Formation of an unusually short hydrogen bond in photoactive yellow protein.

The photoactive chromophore of photoactive yellow protein (PYP) is p-coumaric acid (pCA). In the ground state, the pCA chromophore exists as a phenolate anion, which is H-bonded by protonated Glu46 (O(Glu46)-O(pCA)=~2.6Å) and protonated Tyr42. On the other hand, the O(Glu46)-O(pCA) H-bond was unusually short (O(Glu46)-O(pCA)=2.47Å) in the intermediate pR(CW) state observed in time-resolved Laue diffraction studies. To understand how the existence of the unusually short H-bond is energetically possible, we analyzed the H-bond energetics adopting a quantum mechanical/molecular mechanical (QM/MM) approach based on the atomic coordinates of the PYP crystal structures. In QM/MM calculations, the O(Glu46)-O(pCA) bond is 2.60Å in the ground state, where Tyr42 donates an H-bond to pCA. In contrast, when the hydroxyl group of Tyr42 is flipped away from pCA, the H-bond was significantly shortened to 2.49Å in the ground state.
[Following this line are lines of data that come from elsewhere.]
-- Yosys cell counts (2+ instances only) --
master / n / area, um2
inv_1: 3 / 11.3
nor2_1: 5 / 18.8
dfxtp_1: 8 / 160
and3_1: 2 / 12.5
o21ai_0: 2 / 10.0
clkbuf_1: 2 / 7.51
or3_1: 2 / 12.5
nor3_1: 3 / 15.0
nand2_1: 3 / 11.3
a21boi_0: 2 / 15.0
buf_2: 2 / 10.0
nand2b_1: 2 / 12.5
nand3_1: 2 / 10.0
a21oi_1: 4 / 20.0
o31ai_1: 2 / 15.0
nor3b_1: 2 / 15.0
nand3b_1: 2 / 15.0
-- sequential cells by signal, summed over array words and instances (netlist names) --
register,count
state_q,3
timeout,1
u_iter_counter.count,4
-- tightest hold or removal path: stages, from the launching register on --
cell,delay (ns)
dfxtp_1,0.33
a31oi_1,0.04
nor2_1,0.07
**src/rtl/decode_stage.sv**
```systemverilog
// Instruction decode stage: register file with write-through, immediate extension,
// ID/EX output register with valid/ready, load-use bubble insertion and flush.
module decode_stage #(
    parameter int DATA_W      = 32,
    parameter int NUM_REGS    = 32,
    parameter int STALL_CNT_W = 16
) (
    input  logic                   clk,
    input  logic                   rst,
    input  logic                   in_valid,
    output logic                   in_ready,
    input  logic [31:0]            instruction,
    input  logic [DATA_W-1:0]      pc_plus4,
    input  logic                   flush,
    input  logic                   wb_en,
    input  logic [4:0]             wb_reg,
    input  logic [DATA_W-1:0]      wb_data,
    output logic                   out_valid,
    input  logic                   out_ready,
    output logic [5:0]             opcode,
    output logic [5:0]             funct,
    output logic [4:0]             shamt,
    output logic [4:0]             rs,
    output logic [4:0]             rt,
    output logic [4:0]             rd,
    output logic [DATA_W-1:0]      read_data1,
    output logic [DATA_W-1:0]      read_data2,
    output logic [DATA_W-1:0]      imm_ext,
    output logic [DATA_W-1:0]      pc_plus4_out,
    output logic                   mem_read,
    output logic [STALL_CNT_W-1:0] stall_count
);

    localparam logic [5:0] OP_LW = 6'h23;

    logic [DATA_W-1:0]      rf_q [NUM_REGS];
    logic                   vld_q, vld_d;
    logic [31:0]            instr_q, instr_d;
    logic [DATA_W-1:0]      rd1_q, rd1_d, rd2_q, rd2_d, imm_q, imm_d, pc_q, pc_d;
    logic [STALL_CNT_W-1:0] cnt_q, cnt_d;

    logic [4:0]        rs_in, rt_in;
    logic [5:0]        op_in;
    logic [DATA_W-1:0] rd1_in, rd2_in, imm_in;
    logic              hazard, accept, bubble;

    assign op_in = instruction[31:26];
    assign rs_in = instruction[25:21];
    assign rt_in = instruction[20:16];

    // Write-through: a same-cycle write-back is visible to the decoding instruction.
    always_comb begin
        rd1_in = '0;
        rd2_in = '0;
        if (rs_in != 5'd0)
            rd1_in = (wb_en && wb_reg == rs_in) ? wb_data : rf_q[rs_in];
        if (rt_in != 5'd0)
            rd2_in = (wb_en && wb_reg == rt_in) ? wb_data : rf_q[rt_in];
    end

    always_comb begin
        case (op_in)
            6'h0C, 6'h0D, 6'h0E: imm_in = DATA_W'(instruction[15:0]);
            6'h0F:               imm_in = DATA_W'({instruction[15:0], 16'h0000});
            default:             imm_in = DATA_W'($signed(instruction[15:0]));
        endcase
    end

    // Load in ID/EX whose destination is a source of the instruction now in decode.
    assign hazard = vld_q && mem_read && (rt != 5'd0) && (rs_in == rt || rt_in == rt);
    assign in_ready = !rst && (!vld_q || out_ready) && !hazard && !flush;
    assign accept   = in_valid && in_ready;
    assign bubble   = hazard && out_ready && !flush;

    always_comb begin
        vld_d   = vld_q;
        instr_d = instr_q;
        rd1_d   = rd1_q;
        rd2_d   = rd2_q;
        imm_d   = imm_q;
        pc_d    = pc_q;
        cnt_d   = cnt_q;
        if (flush) begin
            vld_d = 1'b0;
        end else if (accept) begin
            vld_d   = 1'b1;
            instr_d = instruction;
            rd1_d   = rd1_in;
            rd2_d   = rd2_in;
            imm_d   = imm_in;
            pc_d    = pc_plus4;
        end else if (out_ready) begin
            vld_d = 1'b0;
        end
        if (bubble && !(&cnt_q))
            cnt_d = cnt_q + STALL_CNT_W'(1);
    end

    always_ff @(posedge clk) begin
        if (rst) begin
            vld_q   <= 1'b0;
            instr_q <= '0;
            rd1_q   <= '0;
            rd2_q   <= '0;
            imm_q   <= '0;
            pc_q    <= '0;
            cnt_q   <= '0;
        end else begin
            vld_q   <= vld_d;
            instr_q <= instr_d;
            rd1_q   <= rd1_d;
            rd2_q   <= rd2_d;
            imm_q   <= imm_d;
            pc_q    <= pc_d;
            cnt_q   <= cnt_d;
        end
    end

    always_ff @(posedge clk) begin
        if (rst) begin
            for (int i = 0; i < NUM_REGS; i++) rf_q[i] <= '0;
        end else if (wb_en && wb_reg != 5'd0) begin
            rf_q[wb_reg] <= wb_data;
        end
    end

    assign out_valid    = vld_q;
    assign opcode       = instr_q[31:26];
    assign rs           = instr_q[25:21];
    assign rt           = instr_q[20:16];
    assign rd           = instr_q[15:11];
    assign shamt        = instr_q[10:6];
    assign funct        = instr_q[5:0];
    assign mem_read     = (instr_q[31:26] == OP_LW);
    assign read_data1   = rd1_q;
    assign read_data2   = rd2_q;
    assign imm_ext      = imm_q;
    assign pc_plus4_out = pc_q;
    assign stall_count  = cnt_q;

endmodule

```
**config.mk**
```make
export PLATFORM = sky130hd
export DESIGN_NAME = decode_stage
export DESIGN_NICKNAME = d
export VERILOG_FILES = /design/src/rtl/decode_stage.sv
export SDC_FILE = /design/constraint.sdc
export NUM_CORES = 2
export LEC_CHECK = 0
export CAP_MARGIN = 20
export CORE_UTILIZATION = 35
export CTS_CLUSTER_DIAMETER = 80
export DETAILED_ROUTE_END_ITERATION = 8
export PLACE_DENSITY = 0.5
export REMOVE_ABC_BUFFERS = 1
export SYNTH_ARGS = -nofsm -noshare
export SYNTH_HDL_FRONTEND = slang
export SYNTH_SLANG_ARGS = --single-unit
```
**constraint.sdc**
```tcl
create_clock -name clk -period 2.7 [get_ports clk]
set_clock_uncertainty 0.2 [all_clocks]
set_input_delay 0.675 -clock clk [delete_from_list [all_inputs] [get_ports clk]]
set_output_delay 0.675 -clock clk [all_outputs]
set_load 0.01 [all_outputs]
```
==> metrics.cfg <==
[worst_hold_path]
hp-class=in -> reg
whs_path_depth=3
hp-start=instruction[18]
min_to=instr_q[18]

[finish]
final_common_cell=edfxtp_1
syn_to_final_growth_pct=24.9
n_fill_cell=15500
nNetsFinal=4886
layout-drive-gt1-share_pct=30.3
seq_area_mm2=0.0344
fin_cells=7212
final_cell_mix=edfxtp_1 (1024), and2_1 (1023), mux4_2 (511)
multi_input_area_mm2=0.0252

[clock_tree]
numCtsBuffers=140
clock-root-buffer=clkbuf_16
ctsLongestPathBuffers=3
htreeDepth=4
clk_latency_ns=0.80
path_clk_slew_ns=0.05
clkSinkCount=1201
cts_tree=done

[grt]
grt_pass1_wl_um=317000
grt_use_total_pct=25.5
grt_max_degree=84
antenna_found_initial=8
grt_overflow_total=0
first_global_vias=41300

[place]
place_congestion=0.866
dp_cells=6927
pre_cts_ws_ns=-1.08
port-buffer-count=285
hpwlAfterDp_um=155000

[worst_setup_path]
path_max_fanout=2
r2r_slack_ns=0.12
r2r-end=read_data2[29]
end_kind=primary output
cp.required_ns=1.82
r2r_start=instr_q[18]
r2r_cells=8
criticalPathCategory=reg -> out
crit_path_start_kind=register
cp.arrival_ns=2.27

[sta]
worstMarginPinSlew_ns=0.947
final-setup-viol-count=1
clock.fmax_mhz=318
rsz0062_at_grt=true
layout_setup_ws_ns=-0.449
whs_ns=0.101
max_slew_margin_pct=36.9
fin_crit_sh_pct=117
finalMaxSlewViolations=0
timing_hold_violations_final=0
finalCriticalPeriod_ns=3.15

[synthesis]
synth_top_area_cell=edfxtp_1
synth.avg_cell_area_um2=14.5
synth_edf_count=1024
ys_async_sr_fraction_pct=0
ys_types=63
synthFlopType=edfxtp_1
synthTopCellsByArea=edfxtp_1 (51%), mux4_2 (19%), and2_1 (11%)
ys_warn_count=0
yosysSeqAreaShare_pct=56.3
netlist_instances=4204
ys_seq_elements=1201
syn-cell-area_mm2=0.0609
synth_top_area_share_pct=50.5

[floorplanning]
std_cell_rows=152
coreArea_mm2=0.172
die_h_um=419
pin_count=286
die_w_um=419
start_util_pct=35.4
dieArea_mm2=0.176

[drt]
first_pass_iters=8
route.vias.total=40400
post_drt_wl_per_cell_um=31.1
first_iter_violations=4057
wl_um=224000
vias_per_cell=5.60
ant_nets=0
drc=0

[outcome]
violations=negative setup slack
status=finished, violations left

[power]
worst_ir_drop_vdd_v=0.000680
power.density_mw_per_mm2=612
power.leakage_nw=26.9

[flow_run]
cap_violations=0

cells in the mapped netlist (2+ instances only):
cell and n:
or4_1 2, nor3b_1 2, clkbuf_2 2, buf_6 6, and3_1 5, buf_2 124, nand2_1 238, nor2_1 92
o31ai_1 2, nand3b_1 5, nor2b_1 6, or2_2 31, nor4_1 3, o22ai_1 32, edfxtp_1 1024, nand2b_1 3
a221o_1 63, a21oi_1 96, nand3_1 31, buf_1 3, dfxtp_1 177, or3b_2 2, mux2i_1 67, and2_1 1024
a31oi_1 2, nand4_1 3, or3_1 11, nor3_1 2, xor2_1 9, clkbuf_1 277, buf_4 23, a221oi_1 32
a211oi_1 15, xnor2_1 12, mux2_2 69, o21ai_0 13, mux4_2 511, a22oi_1 156, inv_1 4, nand4bb_1 2
metrics by stage:
stage	area (um^2)	power, W	util [%]	TNS [ns]
final	76100	0.0466	44.2	-0.449
after global routing	76000	0.0479	44.2	-0.529
after global placement	71200	0.0281	41.4	-754.70
after floorplan	59100	0.0244	-	-743.40
after CTS	75900	0.0469	44.1	-0.673
after detailed placement	71200	0.0281	41.4	-767.37
sequential cells by signal (all words and copies together), names as in the netlist:
signal and cells:
read_data2 32, stall_count 16, rf_q 1024, pc_plus4_out 32, read_data1 32, out_valid 1
imm_ext 32, instr_q 32
where the power goes:
part	total (W)	internal [W]	switching (W)
logic	0.00602	0.00290	0.00313
registers	0.0217	0.0211	0.000607
clock network	0.0188	0.0107	0.00811
kinds of logic after synthesis:
logic type,after synthesis,share of synthesized area [%]
simple gates,1470,13.8
fa+ha+maj,1,0.0206
compound gates,423,5.09
mux,647,21.3
other cells,1,0.00616
flops,1201,56.3
xor+xnor,21,0.302
buf+inv,440,3.19
worst max path at each step:
stage / startpoint / endpoint / slack (ns) / cells after the start
after global routing: instr_q[18] / in_ready / -0.53 / 6
after detailed placement: instruction[24] / read_data1[5] / -1.08 / 11
after global placement: instruction[24] / read_data1[5] / -1.09 / 11
after CTS: instr_q[19] / in_ready / -0.52 / 6
final: instr_q[18] / in_ready / -0.45 / 6
after floorplan: instruction[25] / imm_ext[16] / -4.53 / 6
critical path: stages, from the launching register on:
cell and delay (ns):
dfxtp_2 0.32, or4_4 0.54, o2111ai_4 0.22, inv_2 0.06, nand2_2 0.08, and3_4 0.18
buf_6 0.10
layer usage:
| layer | global-route usage, % | part of all wire (%) | vias up |
|---|---|---|---|
| met3 | 4.26 | 6.8 | 321 |
| li1 | - | - | 17200 |
| met2 | 42.3 | 48 | 1636 |
| met1 | 33.6 | 41 | 21200 |
| met5 | 0 | 0.017 | - |
| met4 | 9.35 | 3.8 | 6 |
cell type report:
cell class | count | area share, %
diodes | 11 | 0.0362
multi-input cells | 2595 | 33.2
well taps | 2310 | 3.80
repair buffers | 835 | 11.9
clock inverters | 64 | 0.811
flip-flops and latches | 1201 | 45.2
inverters | 5 | 0.0247
clock buffers | 191 | 5.05
timing repair:
action,CTS,global route
setup endpoints to repair,86,47
hold endpoints to repair,1,0
setup buffers,11,6
resized for setup,99,14
pin swaps,7,4
hold buffers,1,0
cloned,1,0
No activity file was read; power rests on OpenSTA's default activity.
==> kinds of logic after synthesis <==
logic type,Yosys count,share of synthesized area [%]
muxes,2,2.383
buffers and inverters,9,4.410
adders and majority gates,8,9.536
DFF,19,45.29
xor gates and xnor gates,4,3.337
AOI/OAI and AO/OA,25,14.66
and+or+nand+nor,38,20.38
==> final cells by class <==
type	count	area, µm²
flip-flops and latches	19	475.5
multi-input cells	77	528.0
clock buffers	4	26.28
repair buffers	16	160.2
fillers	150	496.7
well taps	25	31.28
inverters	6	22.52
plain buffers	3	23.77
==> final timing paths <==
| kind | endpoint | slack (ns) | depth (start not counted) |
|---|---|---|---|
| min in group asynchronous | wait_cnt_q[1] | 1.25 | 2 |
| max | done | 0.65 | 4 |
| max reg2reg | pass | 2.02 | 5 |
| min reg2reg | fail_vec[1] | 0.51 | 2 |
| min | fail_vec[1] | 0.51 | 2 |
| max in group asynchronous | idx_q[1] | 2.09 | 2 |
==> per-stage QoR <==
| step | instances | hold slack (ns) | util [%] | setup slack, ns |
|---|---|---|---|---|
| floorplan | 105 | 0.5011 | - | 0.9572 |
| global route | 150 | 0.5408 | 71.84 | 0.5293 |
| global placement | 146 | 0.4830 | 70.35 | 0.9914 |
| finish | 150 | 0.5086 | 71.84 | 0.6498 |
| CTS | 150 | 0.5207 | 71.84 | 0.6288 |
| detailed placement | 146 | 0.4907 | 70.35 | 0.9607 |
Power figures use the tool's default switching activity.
The same H-bond pattern reproduced the unusually short H-bond in the pR(CW) structure (O(Glu46)-O(pCA)=2.49Å). Intriguingly, the potential-energy profile resembles that of a single-well H-bond, suggesting that the pK(a) values of the donor (Glu46) and acceptor (pCA) moieties are nearly equal. The present results indicate that the "equal pK(a)" requirement for formation of single-well or low-barrier H-bond (LBHB) is satisfied only when Tyr42 does not donate an H-bond to pCA, and argue against the possibility that the O(Glu46)-O(pCA) bond is an LBHB in the ground state, where Tyr42 donates an H-bond to pCA.